・ニボルマブ+イピリムマブ±化学療法における副作用対策の基本的考え方

 先日、ニボルマブ+イピリムマブ±化学療法についてのオンラインセミナーがありました。

 新型コロナウイルス感染症患者さんが夕方から2人入院してきて、対応に忙殺されましたが、どうにか途中から参加することができました。

 

 どちらかというと、本治療の有効性よりも副作用マネジメントに主眼が置かれたセミナーだったように思います。

 キーワードは「サイトカイン放出症候群(cytokine release syndrome, CRS)」でした。

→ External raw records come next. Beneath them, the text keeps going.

$ cat config.mk
export PLATFORM = sky130hd
export DESIGN_NAME = dedup_priority_job_queue_flat
export DESIGN_NICKNAME = d
export VERILOG_FILES = /design/src/rtl/core/dpjq_pkg.sv /design/src/rtl/core/dpjq_if.sv /design/src/rtl/core/dpjq_ram.sv /design/src/rtl/core/dedup_priority_job_queue.sv /design/src/flat_wrapper.sv
export SDC_FILE = /design/constraint.sdc
export NUM_CORES = 2
export LEC_CHECK = 0
export BUFFER_PORTS_ARGS = -buffer_cell sky130_fd_sc_hd__buf_2
export CAP_MARGIN = 5
export CORE_MARGIN = 1.5
export CORE_UTILIZATION = 50
export DETAILED_ROUTE_END_ITERATION = 12
export PLACE_DENSITY = 0.66
export SLEW_MARGIN = 20
export SYNTH_ARGS = -nofsm -noshare
export SYNTH_HDL_FRONTEND = slang
export SYNTH_SLANG_ARGS = --single-unit
$ cat constraint.sdc
create_clock -name clk -period 11.8 [get_ports clk]
set_input_delay 0.59 -clock clk [delete_from_list [all_inputs] [get_ports clk]]
set_output_delay 0.59 -clock clk [all_outputs]
set_load 0.01 [all_outputs]
$ cat src/rtl/core/dpjq_pkg.sv
// Shared types, codes and constants of the deduplicating priority job queue.
`timescale 1ns / 1ps
`default_nettype none

package dpjq_pkg;

  localparam int QUEUE_DEPTH_DEF  = 32;
  localparam int CANCEL_DEPTH_DEF = 32;

  localparam int ID_W    = 31;
  localparam int PRIO_W  = 16;
  localparam int COUNT_W = 6;
  localparam int LIMIT_W = 6;

  localparam logic [LIMIT_W-1:0] JOB_LIMIT_RESET = 6'd20;

  typedef enum logic [2:0] {
    CODE_APPENDED      = 3'd0,
    CODE_EVICTED       = 3'd1,
    CODE_PRIO_LOWERED  = 3'd2,
    CODE_DUP_KEPT      = 3'd3,
    CODE_INVALID       = 3'd4,
    CODE_TAKEN         = 3'd5,
    CODE_CANCEL_NOTICE = 3'd6,
    CODE_ALL_DONE      = 3'd7
  } rsp_code_t;

  localparam logic FUNC_SCHEDULE = 1'b0;
  localparam logic FUNC_TAKE     = 1'b1;

  typedef struct packed {
    logic              func;
    logic [ID_W-1:0]   job_id;
    logic [PRIO_W-1:0] job_priority;
  } req_t;

  typedef struct packed {
    rsp_code_t          code;
    logic [ID_W-1:0]    out_id;
    logic [PRIO_W-1:0]  out_priority;
    logic [COUNT_W-1:0] queued_count;
    logic               cancel_overflow;
  } rsp_t;

  typedef struct packed {
    logic [ID_W-1:0]   id;
    logic [PRIO_W-1:0] prio;
  } q_entry_t;

endpackage

`default_nettype wire

$ cat src/rtl/core/dpjq_if.sv
// Valid/ready channel interfaces for job requests and their results.
`timescale 1ns / 1ps
`default_nettype none

interface dpjq_req_if;
  logic          valid;
  logic          ready;
  dpjq_pkg::req_t payload;

  modport source (output valid, output payload, input ready);
  modport sink (input valid, input payload, output ready);
endinterface

interface dpjq_rsp_if;
  logic          valid;
  logic          ready;
  dpjq_pkg::rsp_t payload;

  modport source (output valid, output payload, input ready);
  modport sink (input valid, input payload, output ready);
endinterface

`default_nettype wire

$ cat src/rtl/core/dpjq_ram.sv
// Generic single-write, single-read RAM with registered read data.
`timescale 1ns / 1ps
`default_nettype none

module dpjq_ram #(
  parameter int WIDTH = 8,
  parameter int DEPTH = 32
) (
  input  wire logic                     clk,
  input  wire logic                     we,
  input  wire logic [$clog2(DEPTH)-1:0] waddr,
  input  wire logic [WIDTH-1:0]         wdata,
  input  wire logic [$clog2(DEPTH)-1:0] raddr,
  output logic [WIDTH-1:0]              rdata
);

  logic [WIDTH-1:0] mem [DEPTH];

  always_ff @(posedge clk) begin
    if (we) begin
      mem[waddr] <= wdata;
    end
    rdata <= mem[raddr];
  end

endmodule

`default_nettype wire

$ cat src/rtl/core/dedup_priority_job_queue.sv
// Top level of the deduplicating priority job queue with its list sequencer.
//
//   channel | dir | handshake        | contents
//   req     | in  | valid/ready      | func, job_id, job_priority
//   rsp     | out | valid/ready      | code, out_id, out_priority, queued_count,
//           |     |                  | cancel_overflow
//   cfg     | in  | cfg_we only      | job_limit
//
// One request is worked on at a time; each list walk reads one RAM entry per cycle
// through a single compare unit, and removals move one entry per cycle.
// Reset is synchronous and empties both lists at once; no clearing pass is needed.
// A result waits in the output register; a new request is taken while it waits.
`timescale 1ns / 1ps
`default_nettype none

module dedup_priority_job_queue #(
  parameter int QUEUE_DEPTH  = dpjq_pkg::QUEUE_DEPTH_DEF,
  parameter int CANCEL_DEPTH = dpjq_pkg::CANCEL_DEPTH_DEF
) (
  input  wire logic                         clk,
  input  wire logic                         rst,
  input  wire logic                         cfg_we,
  input  wire logic [dpjq_pkg::LIMIT_W-1:0] cfg_wdata,
  dpjq_req_if.sink                          req,
  dpjq_rsp_if.source                        rsp
);

  localparam int QCW = $clog2(QUEUE_DEPTH + 1);
  localparam int CCW = $clog2(CANCEL_DEPTH + 1);
  localparam int QAW = $clog2(QUEUE_DEPTH);
  localparam int CAW = $clog2(CANCEL_DEPTH);
  localparam int MAXD = (QUEUE_DEPTH > CANCEL_DEPTH) ? QUEUE_DEPTH : CANCEL_DEPTH;
  localparam int IW = $clog2(MAXD + 2);
  localparam int QW = $bits(dpjq_pkg::q_entry_t);

  typedef enum logic [12:0] {
    S_IDLE    = 13'b0000000000001,
    S_QSCAN   = 13'b0000000000010,
    S_LOWER   = 13'b0000000000100,
    S_QSHIFT  = 13'b0000000001000,
    S_CEVICT  = 13'b0000000010000,
    S_CPUSH   = 13'b0000000100000,
    S_QAPPEND = 13'b0000001000000,
    S_CSCAN   = 13'b0000010000000,
    S_CSHIFT  = 13'b0000100000000,
    S_TSCAN   = 13'b0001000000000,
    S_CPOP    = 13'b0010000000000,
    S_CPOPD   = 13'b0100000000000,
    S_OUT     = 13'b1000000000000
  } state_t;

  state_t                            state;
  dpjq_pkg::req_t                    key;
  logic [dpjq_pkg::LIMIT_W-1:0]      job_limit;
  logic [QCW-1:0]                    qcount;
  logic [CCW-1:0]                    ccount;
  logic [IW-1:0]                     idx;
  logic [IW-1:0]                     p_idx;
  logic                              p_valid;
  logic [IW-1:0]                     sel;
  logic [dpjq_pkg::PRIO_W-1:0]       fprio;
  logic [dpjq_pkg::ID_W-1:0]         evict_id;
  logic                              cshift_push;
  dpjq_pkg::rsp_code_t               res_code;
  logic [dpjq_pkg::ID_W-1:0]         res_id;
  logic [dpjq_pkg::PRIO_W-1:0]       res_prio;
  logic                              res_ovf;
  logic                              rsp_valid;
  dpjq_pkg::rsp_t                    rsp_payload;

  logic                              q_we;
  logic [QAW-1:0]                    q_waddr;
  dpjq_pkg::q_entry_t                q_wdata;
  logic [QW-1:0]                     q_rdata_raw;
  dpjq_pkg::q_entry_t                q_rd;
  logic                              c_we;
  logic [CAW-1:0]                    c_waddr;
  logic [dpjq_pkg::ID_W-1:0]         c_wdata;
  logic [dpjq_pkg::ID_W-1:0]         c_rd;

  logic                              scanning;
  logic [IW-1:0]                     lim_cur;
  logic                              issue;
  logic                              walk_done;
  logic [IW-1:0]                     pm1;
  logic [QCW-1:0]                    eff_lim;

  assign q_rd = dpjq_pkg::q_entry_t'(q_rdata_raw);
  assign pm1  = p_idx - IW'(1);

  always_comb begin
    if (job_limit == '0) begin
      eff_lim = QCW'(1);
    end else if (32'(job_limit) > QUEUE_DEPTH) begin
      eff_lim = QCW'(QUEUE_DEPTH);
    end else begin
      eff_lim = QCW'(job_limit);
    end
  end

  always_comb begin
    scanning = 1'b0;
    lim_cur  = IW'(qcount);
    unique case (state)
      S_QSCAN, S_TSCAN, S_QSHIFT: begin
        scanning = 1'b1;
        lim_cur  = IW'(qcount);
      end
      S_CSCAN, S_CSHIFT: begin
        scanning = 1'b1;
        lim_cur  = IW'(ccount);
      end
      default: begin
        scanning = 1'b0;
      end
    endcase
  end

  assign issue     = scanning && (idx < lim_cur);
  assign walk_done = !p_valid && !issue;

  always_comb begin
    q_we    = 1'b0;
    q_waddr = pm1[QAW-1:0];
    q_wdata = q_rd;
    c_we    = 1'b0;
    c_waddr = pm1[CAW-1:0];
    c_wdata = c_rd;
    unique case (state)
      S_LOWER: begin
        if (key.job_priority < fprio) begin
          q_we    = 1'b1;
          q_waddr = sel[QAW-1:0];
          q_wdata = '{id: key.job_id, prio: key.job_priority};
        end
      end
      S_QSHIFT: begin
        q_we = p_valid;
      end
      S_QAPPEND: begin
        q_we    = 1'b1;
        q_waddr = qcount[QAW-1:0];
        q_wdata = '{id: key.job_id, prio: key.job_priority};
      end
      S_CSHIFT: begin
        c_we = p_valid;
      end
      S_CPUSH: begin
        c_we    = 1'b1;
        c_waddr = ccount[CAW-1:0];
        c_wdata = evict_id;
      end
      default: begin
        q_we = 1'b0;
      end
    endcase
  end

  dpjq_ram #(
    .WIDTH (QW),
    .DEPTH (QUEUE_DEPTH)
  ) u_queue_ram (
    .clk   (clk),
    .we    (q_we),
    .waddr (q_waddr),
    .wdata (q_wdata),
    .raddr (idx[QAW-1:0]),
    .rdata (q_rdata_raw)
  );

  dpjq_ram #(
    .WIDTH (dpjq_pkg::ID_W),
    .DEPTH (CANCEL_DEPTH)
  ) u_cancel_ram (
    .clk   (clk),
    .we    (c_we),
    .waddr (c_waddr),
    .wdata (c_wdata),
    .raddr (idx[CAW-1:0]),
    .rdata (c_rd)
  );

  always_ff @(posedge clk) begin
    if (rst) begin
      state     <= S_IDLE;
      job_limit <= dpjq_pkg::JOB_LIMIT_RESET;
      qcount    <= '0;
      ccount    <= '0;
      p_valid   <= 1'b0;
      rsp_valid <= 1'b0;
    end else begin
      if (cfg_we) begin
        job_limit <= cfg_wdata;
      end
      if (rsp_valid && rsp.ready) begin
        rsp_valid <= 1'b0;
      end

      p_valid <= issue;
      p_idx   <= idx;
      if (issue) begin
        idx <= idx + IW'(1);
      end

      unique case (state)
        S_IDLE: begin
          if (req.valid) begin
            key      <= req.payload;
            res_id   <= '0;
            res_prio <= '0;
            res_ovf  <= 1'b0;
            idx      <= '0;
            if (req.payload.func == dpjq_pkg::FUNC_SCHEDULE) begin
              if (req.payload.job_id == '0) begin
                res_code <= dpjq_pkg::CODE_INVALID;
                state    <= S_OUT;
              end else begin
                state <= S_QSCAN;
              end
            end else if (qcount != '0) begin
              state <= S_TSCAN;
            end else if (ccount != '0) begin
              idx   <= IW'(ccount) - IW'(1);
              state <= S_CPOP;
            end else begin
              res_code <= dpjq_pkg::CODE_ALL_DONE;
              state    <= S_OUT;
            end
          end
        end
        S_QSCAN: begin
          if (p_valid && (q_rd.id == key.job_id)) begin
            sel   <= p_idx;
            fprio <= q_rd.prio;
            state <= S_LOWER;
          end else begin
            if (p_valid && (p_idx == '0)) begin
              evict_id <= q_rd.id;
            end
            if (walk_done) begin
              if (qcount >= eff_lim) begin
                res_code <= dpjq_pkg::CODE_EVICTED;
                res_id   <= evict_id;
                idx      <= IW'(1);
                state    <= S_QSHIFT;
              end else begin
                res_code <= dpjq_pkg::CODE_APPENDED;
                state    <= S_QAPPEND;
              end
            end
          end
        end
        S_LOWER: begin
          if (key.job_priority < fprio) begin
            res_code <= dpjq_pkg::CODE_PRIO_LOWERED;
          end else begin
            res_code <= dpjq_pkg::CODE_DUP_KEPT;
          end
          state <= S_OUT;
        end
        S_QSHIFT: begin
          if (walk_done) begin
            qcount <= qcount - QCW'(1);
            if (key.func == dpjq_pkg::FUNC_TAKE) begin
              state <= S_OUT;
            end else begin
              state <= S_CEVICT;
            end
          end
        end
        S_CEVICT: begin
          if (32'(ccount) >= CANCEL_DEPTH) begin
            res_ovf     <= 1'b1;
            cshift_push <= 1'b1;
            idx         <= IW'(1);
            state       <= S_CSHIFT;
          end else begin
            state <= S_CPUSH;
          end
        end
        S_CPUSH: begin
          ccount <= ccount + CCW'(1);
          state  <= S_QAPPEND;
        end
        S_QAPPEND: begin
          qcount <= qcount + QCW'(1);
          idx    <= '0;
          state  <= S_CSCAN;
        end
        S_CSCAN: begin
          if (p_valid && (c_rd == key.job_id)) begin
            idx         <= p_idx + IW'(1);
            p_valid     <= 1'b0;
            cshift_push <= 1'b0;
            state       <= S_CSHIFT;
          end else if (walk_done) begin
            state <= S_OUT;
          end
        end
        S_CSHIFT: begin
          if (walk_done) begin
            ccount <= ccount - CCW'(1);
            if (cshift_push) begin
              state <= S_CPUSH;
            end else begin
              state <= S_OUT;
            end
          end
        end
        S_TSCAN: begin
          if (p_valid && ((p_idx == '0) || (q_rd.prio < res_prio))) begin
            sel      <= p_idx;
            res_id   <= q_rd.id;
            res_prio <= q_rd.prio;
          end
          if (walk_done) begin
            res_code <= dpjq_pkg::CODE_TAKEN;
            idx      <= sel + IW'(1);
            state    <= S_QSHIFT;
          end
        end
        S_CPOP: begin
          state <= S_CPOPD;
        end
        S_CPOPD: begin
          res_id   <= c_rd;
          ccount   <= ccount - CCW'(1);
          res_code <= dpjq_pkg::CODE_CANCEL_NOTICE;
          state    <= S_OUT;
        end
        S_OUT: begin
          if (!rsp_valid || rsp.ready) begin
            rsp_payload <= '{
              code:            res_code,
              out_id:          res_id,
              out_priority:    res_prio,
              queued_count:    dpjq_pkg::COUNT_W'(qcount),
              cancel_overflow: res_ovf
            };
            rsp_valid <= 1'b1;
            state     <= S_IDLE;
          end
        end
        default: begin
          state <= S_IDLE;
        end
      endcase
    end
  end

  assign req.ready   = (state == S_IDLE);
  assign rsp.valid   = rsp_valid;
  assign rsp.payload = rsp_payload;

`ifndef SYNTHESIS
  a_qcount_bound: assert property (@(posedge clk) disable iff (rst)
    qcount <= QCW'(QUEUE_DEPTH))
    else $error("queue occupancy above its depth");

  a_ccount_bound: assert property (@(posedge clk) disable iff (rst)
    ccount <= CCW'(CANCEL_DEPTH))
    else $error("cancelled list occupancy above its depth");

  a_busy_after_accept: assert property (@(posedge clk) disable iff (rst)
    (req.valid && req.ready) |=> !req.ready)
    else $error("request taken while another request is in work");

  a_result_loaded: assert property (@(posedge clk) disable iff (rst)
    (state == S_OUT && (!rsp_valid || rsp.ready)) |=> (rsp.valid && req.ready))
    else $error("finished request did not reach the output register");
`endif

endmodule

`default_nettype wire

$ cat src/flat_wrapper.sv
// flat-port wrapper written by rule: the top's interface ports become plain ports
module dedup_priority_job_queue_flat 
#(
  parameter int QUEUE_DEPTH  = dpjq_pkg::QUEUE_DEPTH_DEF,
  parameter int CANCEL_DEPTH = dpjq_pkg::CANCEL_DEPTH_DEF
)
  (clk, rst, cfg_we, cfg_wdata, req_valid, req_payload, req_ready, rsp_valid, rsp_payload, rsp_ready);
  dpjq_req_if req_i ();
  dpjq_rsp_if rsp_i ();
  input  wire logic clk;
  input  wire logic rst;
  input  wire logic cfg_we;
  input  wire logic [dpjq_pkg::LIMIT_W-1:0] cfg_wdata;
  input wire logic [$bits(req_i.valid)-1:0] req_valid;
  input wire logic [$bits(req_i.payload)-1:0] req_payload;
  output wire logic [$bits(req_i.ready)-1:0] req_ready;
  output wire logic [$bits(rsp_i.valid)-1:0] rsp_valid;
  output wire logic [$bits(rsp_i.payload)-1:0] rsp_payload;
  input wire logic [$bits(rsp_i.ready)-1:0] rsp_ready;
  assign req_i.valid = req_valid;
  assign req_i.payload = req_payload;
  assign req_ready = req_i.ready;
  assign rsp_valid = rsp_i.valid;
  assign rsp_payload = rsp_i.payload;
  assign rsp_i.ready = rsp_ready;
  dedup_priority_job_queue #(.QUEUE_DEPTH(QUEUE_DEPTH), .CANCEL_DEPTH(CANCEL_DEPTH)) u_core (.clk(clk), .rst(rst), .cfg_we(cfg_we), .cfg_wdata(cfg_wdata), .req(req_i), .rsp(rsp_i));
endmodule
==> After elaboration in Yosys (flattened, before gate mapping) <==
Memories as Yosys holds them, arrays and structs flattened. A register that Yosys moved wholly into a read port is not among the register bits.
Cells that the tools add are included.
{ "totals": {"regBits": 255, "ramBits": 2496, "input_bits": 59, "out_inout_bits": 59, "word_cells": 199, "mem_count": 2} }
{ "classes": {"n_addsub": 8, "n_lt_le_gt_ge": 6, "n_eq_ne": 32, "n_mux": 84, "bitwise": 2, "n_reduce_logical": 41} }
{ "mem_list": {"columns": ["memory", "depth", "word_bits", "rd", "rd_ports_with_merged_regs", "wr", "line_no", "rtl"], "rows": [
  ["u_core.u_queue_ram.mem", 32, 47, 1, 1, 1, "dpjq_ram.sv:17", "logic [WIDTH-1:0] mem [DEPTH];"],
  ["u_core.u_cancel_ram.mem", 32, 31, 1, 1, 1, "dpjq_ram.sv:17", null]
]} }
{ "ops": {"columns": ["operator", "count"], "rows": [
  ["$mux 13", 15],
  ["$mux 31", 6],
  ["$pmux 13 s12", 1],
  ["$pmux 31 s4", 1],
  ["$mux 6", 18],
  ["$pmux 47 s2", 1],
  ["$eq 31x31->1", 2],
  ["$mux 47", 1],
  ["$pmux 6 s6", 1],
  ["$lt 16x16->1", 2],
  ["$mux 16", 2],
  ["$pmux 16 s2", 1],
  ["$logic_not 31->1", 1],
  ["$add 6x1->6 const B", 5],
  ["$mux 3", 8],
  ["$pmux 6 s2", 2],
  ["$ne 2x1->1 const B", 10],
  ["$reduce_and 4->1", 5],
  ["$pmux 6 s3", 1],
  ["$mux 1", 16],
  ["$pmux 3 s5", 1],
  ["$reduce_and 7->1", 2],
  ["$eq 13x1->1 const B", 1],
  ["$eq 13x10->1 const B", 1],
  ["42 further kinds", 69]
]} }

==> Longest topological paths before layout <==
{ "depth": {"ltp_word": 10, "depth_mapped": 16, "mapped_depth_nobuf": 14} }

==> Modules after synthesis <==
From an unflattened synthesis, not the netlist that was laid out.
{ "unflattened": {"hier_cells": 6607, "hier_area_um2": 111881.1} }
{ "modules_own_cells": {"columns": ["module", "n_inst", "cells_per_inst", "area_per_inst_um2", "seq_area_each_um2"], "rows": [
  ["dpjq_ram (u_core.u_queue_ram)", 1, 3296, 59469.5, 46104.2],
  ["dpjq_ram (u_core.u_cancel_ram)", 1, 2192, 39163.8, 30409.2],
  ["dedup_priority_job_queue", 1, 1119, 13247.7, 7327.0]
]} }

==> Least setup slack after synthesis <==
OpenSTA, ideal clock, no wires.
{ "synth_path": {"kind": "register -> register", "from": "reg u_core.state[4]", "to": "reg u_core.res_id[0] in the netlist's numbering, enable pin", "setup_ns": 0.497, "t_arrival_ns": 6.134, "required_ns": 11.303, "path_slack_ns": 5.170, "stages_incl_launch_ff": 14, "path_buffers": 2, "period_less_slack_ns": 6.630, "cell_sequence": "dfxtp_1 > or4_1 > buf_4 > o2bb2ai_1 > nand2_1 > mux2i_1 > ha_1 > nand2_1 > a2111o_1 > o21a_1 > buf_2 > a211o_1 > and2_1 > nor4_1"} }
{ "synth_via": {"elab_chain_len": 9, "word_cells_on_any_way": 22, "classes_between": "1 x order compare; 12 x eq/ne; 2 x mux; 7 x reduce/logical"} }
{ "synth_rtl": {"columns": ["item", "line_no", "rtl"], "rows": [
  ["from (decl)", "dedup_priority_job_queue.sv:52", "state_t state;"],
  ["from (signal assigned)", "dedup_priority_job_queue.sv:185", "state <= S_IDLE;"],
  ["from (signal assigned)", "dedup_priority_job_queue.sv:216", "state <= S_OUT;"],
  ["from (signal assigned)", "dedup_priority_job_queue.sv:218", "state <= S_QSCAN;"],
  ["$eq 13x8->1 or $eq 13x9->1 (tied branches)", "dedup_priority_job_queue.sv:104", "unique case (state)"],
  ["$reduce_or 2->1", null, null],
  ["$mux 6", "dedup_priority_job_queue.sv:104", null],
  ["$lt 6x6->1", "dedup_priority_job_queue.sv:119", "assign issue = scanning && (idx < lim_cur);"],
  ["$logic_and 1x1->1", "dedup_priority_job_queue.sv:119", null],
  ["$logic_not 1->1", "dedup_priority_job_queue.sv:120", "assign walk_done = !p_valid && !issue;"],
  ["$logic_and 1x1->1", "dedup_priority_job_queue.sv:120", null],
  ["$ne 2x1->1 (no source line)", null, null],
  ["$reduce_and 7->1 (no source line) (*)", null, null],
  ["to (signal assigned)", "dedup_priority_job_queue.sv:243", "res_id <= evict_id;"],
  ["to (signal assigned)", "dedup_priority_job_queue.sv:313", "res_id <= q_rd.id;"],
  ["to (signal assigned)", "dedup_priority_job_queue.sv:326", "res_id <= c_rd;"],
  ["to (decl)", "dedup_priority_job_queue.sv:65", "logic [dpjq_pkg::ID_W-1:0] res_id;"]
]} }
Mark *: on every way between the ends. The rest lies on a longest branch, timed or not.
A chain may end at the register's enable or synchronous reset.

==> Final worst setup path <==
{ "layout_path": {"from": "reg u_core.state[4]", "to": "mem u_core.u_queue_ram.mem[26][2] in the netlist's numbering, enable pin"} }
{ "layout_via": {"elab_chain_len": 4, "word_cells_on_any_way": 7, "classes_between": "3 x eq/ne; 4 x mux"} }
{ "layout_rtl": {"columns": ["item", "line_no", "rtl"], "rows": [
  ["$eq 13x7->1, or another cell as far along", "dedup_priority_job_queue.sv:129", "unique case (state)"],
  ["$pmux 1 s3", "dedup_priority_job_queue.sv:129", null],
  ["$mux 1", "dpjq_ram.sv:20", "if (we) begin"],
  ["$mux 1 (not written as such)", "dpjq_ram.sv:21", "mem[waddr] <= wdata;"],
  ["to (decl)", "dpjq_ram.sv:17", null]
]} }
Several ways; a longest one is shown, not always the timed one.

 本来は、「抗体医薬品の使用中ないしは使用直後に現れる、炎症性サイトカインの放出によって引き起こされる症状の総称」、という定義ですが、本セミナーではより広く捉え、使用中ないしは使用直後に限らず、炎症性サイトカインの放出によって引き起こされる多彩な症状からなる症候群、といった感じでした。

 特徴は、発症したらあれよあれよと急速に病状が悪化するということです。

 昨日の夜から風邪症状が出てきて、解熱鎮痛薬内服で経過を見ていたら、今日の夜には亡くなってしまった、というような急激な経過をたどります。

 集中治療室に収容して血液透析をしただの、血漿交換をしただの、通常のがん診療ではお目にかからないような全身管理のあれこれが熱く語られていました。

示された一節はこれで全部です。